- _About this exercise_: Please copy out the lines in the entries that contain "input".

- _Records supplied_:
+++

--- src/sfbcp_map.vh ---
// Command codes, status layout and frame positions of the boot port.
`ifndef SFBCP_MAP_VH
`define SFBCP_MAP_VH

`define SFBCP_CMD_PAGE_READ 8'hff
`define SFBCP_CMD_PAGE_PROG 8'h41
`define SFBCP_CMD_ERASE_ALL 8'ha7
`define SFBCP_CMD_READ_STAT 8'h70
`define SFBCP_CMD_CLR_STAT 8'h50
`define SFBCP_CMD_LOCK_READ 8'h71
`define SFBCP_CMD_ID_CHECK 8'hf5
`define SFBCP_CMD_DOWNLOAD 8'hfa
`define SFBCP_CMD_VERSION 8'hfb
`define SFBCP_CMD_BOOT_OUT 8'hfc
`define SFBCP_ERASE_CONFIRM 8'hd0

`define SFBCP_READY_BIT 7
`define SFBCP_ERASE_ERR_BIT 5
`define SFBCP_PROG_ERR_BIT 4
`define SFBCP_STATUS_RESET 8'h80
`define SFBCP_STATUS_EXT_RESET 8'h00
`define SFBCP_LOCK_UNLOCKED 8'h01

`define SFBCP_FRAME_BITS 3'h7
`define SFBCP_POS_ADDR_HI 9'h002
`define SFBCP_POS_PAGE_LAST 9'h102
`define SFBCP_POS_VER_LAST 9'h008
`define SFBCP_POS_ID_SIZE 9'h004
`define SFBCP_POS_DL_SUM 9'h003
`define SFBCP_ID_BYTES 8'h07
`define SFBCP_RESET_OSC_CYCLES 20

`endif

--- src/sfbcp_port.v ---
// Serial boot port: programmer link and command interpreter.
`timescale 1ns/1ns
//
// Behaviour
// - Enter programming mode if high voltage at release.
// - Sample received bits on transfer clock rise.
// - Change transmitted bits on transfer clock fall.
// - Frames are eight bits, least significant first.
// - Handshake low when ready, high at start.
// - Handshake high while transferring, programming or erasing.
// - Only user area may be rewritten.
// - Seven-byte identity gates commands on nonblank flash.
// - Unverified: only status, identity, version accepted.
// - Blank flash accepts every command.
// - First byte selects command by code.
// - Page read returns 256 bytes, bytes four-259.
// - Erase all starts only after confirmation byte.
// - Status returns primary then secondary status byte.
// - Version sends bytes two through nine.
// - Boot output returns 256-byte boot page.
// - Only defined output bytes flow to programmer.
// - Missing boot control program disables the mode.
// - Status bits: ready, erase error, program error.
// - Status reads 80 hex after reset.
// - Clear status clears errors, handshake falls.
// - Lock read always returns unlocked.
module sfbcp_port #(
    parameter [63:0] VERSION_INFO = 64'h3130302e3156_2020 // Arbitrary value.
)(
    input wire ref_clk,
    input wire rst,
    input wire mode_select_pin,
    input wire boot_area_intact,
    input wire transfer_clock_pin,
    input wire serial_in_pin,
    output reg serial_out_pin,
    output reg handshake_out_port,
    output reg prog_mode_active,
    output reg id_verified,
    output reg [7:0] status_byte,
    output reg [23:0] flash_addr,
    output reg flash_boot_sel,
    output reg flash_rd_req,
    output reg flash_wr_req,
    output reg [7:0] flash_wr_data,
    output reg flash_erase_req,
    input wire flash_ack,
    input wire flash_fail,
    input wire [7:0] flash_rd_data,
    input wire flash_blank,
    input wire [55:0] id_code,
    output reg [7:0] dl_data,
    output reg dl_strobe,
    output reg dl_done,
    output reg dl_ok
);
`include "sfbcp_map.vh"

    localparam [5:0] ST_BOOT = 6'h01;
    localparam [5:0] ST_OFF = 6'h02;
    localparam [5:0] ST_LINK = 6'h04;
    localparam [5:0] ST_READ = 6'h08;
    localparam [5:0] ST_WRITE = 6'h10;
    localparam [5:0] ST_ERASE = 6'h20;

    reg mode_s1_reg, mode_s2_reg, sclk_s1_reg, sclk_s2_reg, sclk_d_reg, rx_s1_reg, rx_s2_reg;
    reg [5:0] state_reg;
    reg [2:0] bit_cnt_reg;
    reg [7:0] rx_sh_reg, tx_sh_reg, cmd_reg, id_size_reg, dl_sum_reg, dl_ck_reg;
    reg [8:0] pos_reg;
    reg [15:0] page_reg, dl_size_reg;
    reg id_match_reg, eerr_reg, perr_reg, ready_reg;
    wire sclk_rise;
    wire sclk_fall;
    wire [7:0] rx_byte;
    wire [7:0] off_rd;
    wire [7:0] off_wr;
    wire [7:0] id_idx;
    wire known_cmd;
    wire open_cmd;

    // Two flops on each programmer pin; logic reads the second only.
    always @(posedge ref_clk)
    begin
        mode_s1_reg <= mode_select_pin;
        mode_s2_reg <= mode_s1_reg;
        sclk_s1_reg <= transfer_clock_pin;
        sclk_s2_reg <= sclk_s1_reg;
        rx_s1_reg <= serial_in_pin;
        rx_s2_reg <= rx_s1_reg;
    end

    // Edges of the synced transfer clock, which idles high.
    assign sclk_rise = sclk_s2_reg & ~sclk_d_reg;
    assign sclk_fall = ~sclk_s2_reg & sclk_d_reg;
    assign rx_byte = {rx_s2_reg, rx_sh_reg[7:1]};
    assign off_rd = pos_reg[7:0] - 8'h02;
    assign off_wr = pos_reg[7:0] - 8'h03;
    assign id_idx = pos_reg[7:0] - 8'h05;

    // Command decode and the identity gate.
    assign known_cmd = open_cmd || (rx_byte == `SFBCP_CMD_PAGE_READ)
        || (rx_byte == `SFBCP_CMD_PAGE_PROG) || (rx_byte == `SFBCP_CMD_ERASE_ALL)
        || (rx_byte == `SFBCP_CMD_CLR_STAT) || (rx_byte == `SFBCP_CMD_LOCK_READ)
        || (rx_byte == `SFBCP_CMD_DOWNLOAD) || (rx_byte == `SFBCP_CMD_BOOT_OUT);
    assign open_cmd = (rx_byte == `SFBCP_CMD_READ_STAT) || (rx_byte == `SFBCP_CMD_ID_CHECK)
        || (rx_byte == `SFBCP_CMD_VERSION);

    // Main sequencer; flash work holds the handshake high so bytes never race it.
    always @(posedge ref_clk)
    begin
        if (rst)
        begin
            state_reg <= ST_BOOT;
            sclk_d_reg <= 1'b1;
            bit_cnt_reg <= 3'h0;
            rx_sh_reg <= 8'h00;
            tx_sh_reg <= 8'hff;
            cmd_reg <= 8'h00;
            pos_reg <= 9'h000;
            page_reg <= 16'h0000;
            id_size_reg <= 8'h00;
            id_match_reg <= 1'b0;
            dl_size_reg <= 16'h0000;
            dl_sum_reg <= 8'h00;
            dl_ck_reg <= 8'h00;
            eerr_reg <= 1'b0;
            perr_reg <= 1'b0;
            ready_reg <= 1'b1;
            status_byte <= `SFBCP_STATUS_RESET;
            serial_out_pin <= 1'b1;
            handshake_out_port <= 1'b1;
            prog_mode_active <= 1'b0;
            id_verified <= 1'b0;
            flash_addr <= 24'h000000;
            flash_boot_sel <= 1'b0;
            flash_rd_req <= 1'b0;
            flash_wr_req <= 1'b0;
            flash_wr_data <= 8'h00;
            flash_erase_req <= 1'b0;
            dl_data <= 8'h00;
            dl_strobe <= 1'b0;
            dl_done <= 1'b0;
            dl_ok <= 1'b0;
        end
        else
        begin
            sclk_d_reg <= sclk_s2_reg;
            dl_strobe <= 1'b0;
            dl_done <= 1'b0;
            status_byte <= {ready_reg, 1'b0, eerr_reg, perr_reg, 4'h0};
            case (state_reg)
                ST_BOOT:
                begin
                    // Mode pin is caught at the first edge after release.
                    if (mode_s2_reg && boot_area_intact)
                    begin
                        state_reg <= ST_LINK;
                        prog_mode_active <= 1'b1;
                        handshake_out_port <= 1'b0;
                    end
                    else
                        state_reg <= ST_OFF;
                end
                ST_OFF:
                begin
                    // Normal processor mode: the port stays silent.
                    handshake_out_port <= 1'b1;
                end
                ST_LINK:
                begin
                    if (sclk_fall)
                    begin
                        serial_out_pin <= tx_sh_reg[0];
                        tx_sh_reg <= {1'b1, tx_sh_reg[7:1]};
                        handshake_out_port <= 1'b1;
                    end
                    if (sclk_rise)
                    begin
                        handshake_out_port <= 1'b1;
                        rx_sh_reg <= rx_byte;
                        bit_cnt_reg <= bit_cnt_reg + 3'h1;
                        if (bit_cnt_reg == `SFBCP_FRAME_BITS)
                        begin
                            // A whole byte is in; outgoing filler is all ones.
                            handshake_out_port <= 1'b0;
                            tx_sh_reg <= 8'hff;
                            pos_reg <= pos_reg + 9'h001;
                            if (pos_reg == 9'h000)
                            begin
                                if (!known_cmd || !(open_cmd || id_verified || flash_blank))
                                    pos_reg <= 9'h000;
                                cmd_reg <= rx_byte;
                                if (rx_byte == `SFBCP_CMD_READ_STAT)
                                    tx_sh_reg <= status_byte;
                                if (rx_byte == `SFBCP_CMD_VERSION)
                                    tx_sh_reg <= VERSION_INFO[7:0];
                                if (rx_byte == `SFBCP_CMD_CLR_STAT
                                    && (id_verified || flash_blank))
                                begin
                                    eerr_reg <= 1'b0;
                                    perr_reg <= 1'b0;
                                    pos_reg <= 9'h000;
                                end
                            end
                            else
                            begin
                                case (cmd_reg)
                                    `SFBCP_CMD_PAGE_READ, `SFBCP_CMD_BOOT_OUT,
                                    `SFBCP_CMD_LOCK_READ, `SFBCP_CMD_PAGE_PROG:
                                    begin
                                        if (pos_reg == 9'h001)
                                            page_reg[7:0] <= rx_byte;
                                        else if (pos_reg == `SFBCP_POS_ADDR_HI)
                                            page_reg[15:8] <= rx_byte;
                                        if (cmd_reg == `SFBCP_CMD_LOCK_READ)
                                        begin
                                            if (pos_reg == `SFBCP_POS_ADDR_HI)
                                                tx_sh_reg <= `SFBCP_LOCK_UNLOCKED;
                                            else if (pos_reg > `SFBCP_POS_ADDR_HI)
                                                pos_reg <= 9'h000;
                                        end
                                        else if (cmd_reg == `SFBCP_CMD_PAGE_PROG)
                                        begin
                                            if (pos_reg > `SFBCP_POS_ADDR_HI)
                                            begin
                                                // Writes only reach the user space.
                                                flash_addr <= {page_reg, off_wr};
                                                flash_boot_sel <= 1'b0;
                                                flash_wr_data <= rx_byte;
                                                flash_wr_req <= 1'b1;
                                                ready_reg <= 1'b0;
                                                handshake_out_port <= 1'b1;
                                                state_reg <= ST_WRITE;
                                                if (pos_reg == `SFBCP_POS_PAGE_LAST)
                                                    pos_reg <= 9'h000;
                                            end
                                        end
                                        else if (pos_reg >= `SFBCP_POS_ADDR_HI)
                                        begin
                                            if (pos_reg == `SFBCP_POS_PAGE_LAST)
                                                pos_reg <= 9'h000;
                                            else
                                            begin
                                                flash_addr <= {pos_reg == `SFBCP_POS_ADDR_HI
                                                    ? rx_byte : page_reg[15:8],
                                                    page_reg[7:0], off_rd};
                                                flash_boot_sel <= (cmd_reg
                                                    == `SFBCP_CMD_BOOT_OUT);
                                                flash_rd_req <= 1'b1;
                                                handshake_out_port <= 1'b1;
                                                state_reg <= ST_READ;
                                            end
                                        end
                                    end
                                    `SFBCP_CMD_ERASE_ALL:
                                    begin
                                        pos_reg <= 9'h000;
                                        if (rx_byte == `SFBCP_ERASE_CONFIRM)
                                        begin
                                            flash_erase_req <= 1'b1;
                                            ready_reg <= 1'b0;
                                            handshake_out_port <= 1'b1;
                                            state_reg <= ST_ERASE;
                                        end
                                    end
                                    `SFBCP_CMD_READ_STAT:
                                    begin
                                        if (pos_reg == 9'h001)
                                            tx_sh_reg <= `SFBCP_STATUS_EXT_RESET;
                                        else
                                            pos_reg <= 9'h000;
                                    end
                                    `SFBCP_CMD_VERSION:
                                    begin
                                        if (pos_reg == `SFBCP_POS_VER_LAST)
                                            pos_reg <= 9'h000;
                                        else
                                            tx_sh_reg <= VERSION_INFO[pos_reg[2:0] * 8 +: 8];
                                    end
                                    `SFBCP_CMD_ID_CHECK:
                                    begin
                                        // Address bytes are taken and ignored.
                                        if (pos_reg == `SFBCP_POS_ID_SIZE)
                                        begin
                                            id_size_reg <= rx_byte;
                                            id_match_reg <= (rx_byte == `SFBCP_ID_BYTES);
                                            if (rx_byte == 8'h00)
                                            begin
                                                id_verified <= 1'b0;
                                                pos_reg <= 9'h000;
                                            end
                                        end
                                        else if (pos_reg > `SFBCP_POS_ID_SIZE)
                                        begin
                                            if (id_idx < `SFBCP_ID_BYTES
                                                && rx_byte != id_code[id_idx[2:0] * 8 +: 8])
                                                id_match_reg <= 1'b0;
                                            if (id_idx + 8'h01 == id_size_reg)
                                            begin
                                                // All seven bytes must agree.
                                                id_verified <= id_match_reg && (id_idx
                                                    >= `SFBCP_ID_BYTES || rx_byte
                                                    == id_code[id_idx[2:0] * 8 +: 8]);
                                                pos_reg <= 9'h000;
                                            end
                                        end
                                    end
                                    `SFBCP_CMD_DOWNLOAD:
                                    begin
                                        if (pos_reg == 9'h001)
                                            dl_size_reg[7:0] <= rx_byte;
                                        else if (pos_reg == `SFBCP_POS_ADDR_HI)
                                            dl_size_reg[15:8] <= rx_byte;
                                        else if (pos_reg == `SFBCP_POS_DL_SUM)
                                        begin
                                            dl_ck_reg <= rx_byte;
                                            dl_sum_reg <= 8'h00;
                                            if (dl_size_reg == 16'h0000)
                                                pos_reg <= 9'h000;
                                        end
                                        else
                                        begin
                                            // The checksum is the byte sum of the image.
                                            dl_data <= rx_byte;
                                            dl_strobe <= 1'b1;
                                            dl_sum_reg <= dl_sum_reg + rx_byte;
                                            dl_size_reg <= dl_size_reg - 16'h0001;
                                            pos_reg <= `SFBCP_POS_DL_SUM + 9'h001;
                                            if (dl_size_reg == 16'h0001)
                                            begin
                                                dl_done <= 1'b1;
                                                dl_ok <= (dl_sum_reg + rx_byte == dl_ck_reg);
                                                pos_reg <= 9'h000;
                                            end
                                        end
                                    end
                                    default:
                                        pos_reg <= 9'h000;
                                endcase
                            end
                        end
                    end
                end
                ST_READ:
                begin
                    if (flash_ack)
                    begin
                        flash_rd_req <= 1'b0;
                        tx_sh_reg <= flash_rd_data;
                        handshake_out_port <= 1'b0;
                        state_reg <= ST_LINK;
                    end
                end
                ST_WRITE, ST_ERASE:
                begin
                    if (flash_ack)
                    begin
                        flash_wr_req <= 1'b0;
                        flash_erase_req <= 1'b0;
                        ready_reg <= 1'b1;
                        if (flash_fail && state_reg == ST_WRITE)
                            perr_reg <= 1'b1;
                        if (flash_fail && state_reg == ST_ERASE)
                            eerr_reg <= 1'b1;
                        handshake_out_port <= 1'b0;
                        state_reg <= ST_LINK;
                    end
                end
                default:
                    state_reg <= ST_BOOT;
            endcase
        end
    end

endmodule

+++

- _Solution for this task_:
    input wire ref_clk,
    input wire rst,
    input wire mode_select_pin,
    input wire boot_area_intact,
    input wire transfer_clock_pin,
    input wire serial_in_pin,
    input wire flash_ack,
    input wire flash_fail,
    input wire [7:0] flash_rd_data,
    input wire flash_blank,
    input wire [55:0] id_code,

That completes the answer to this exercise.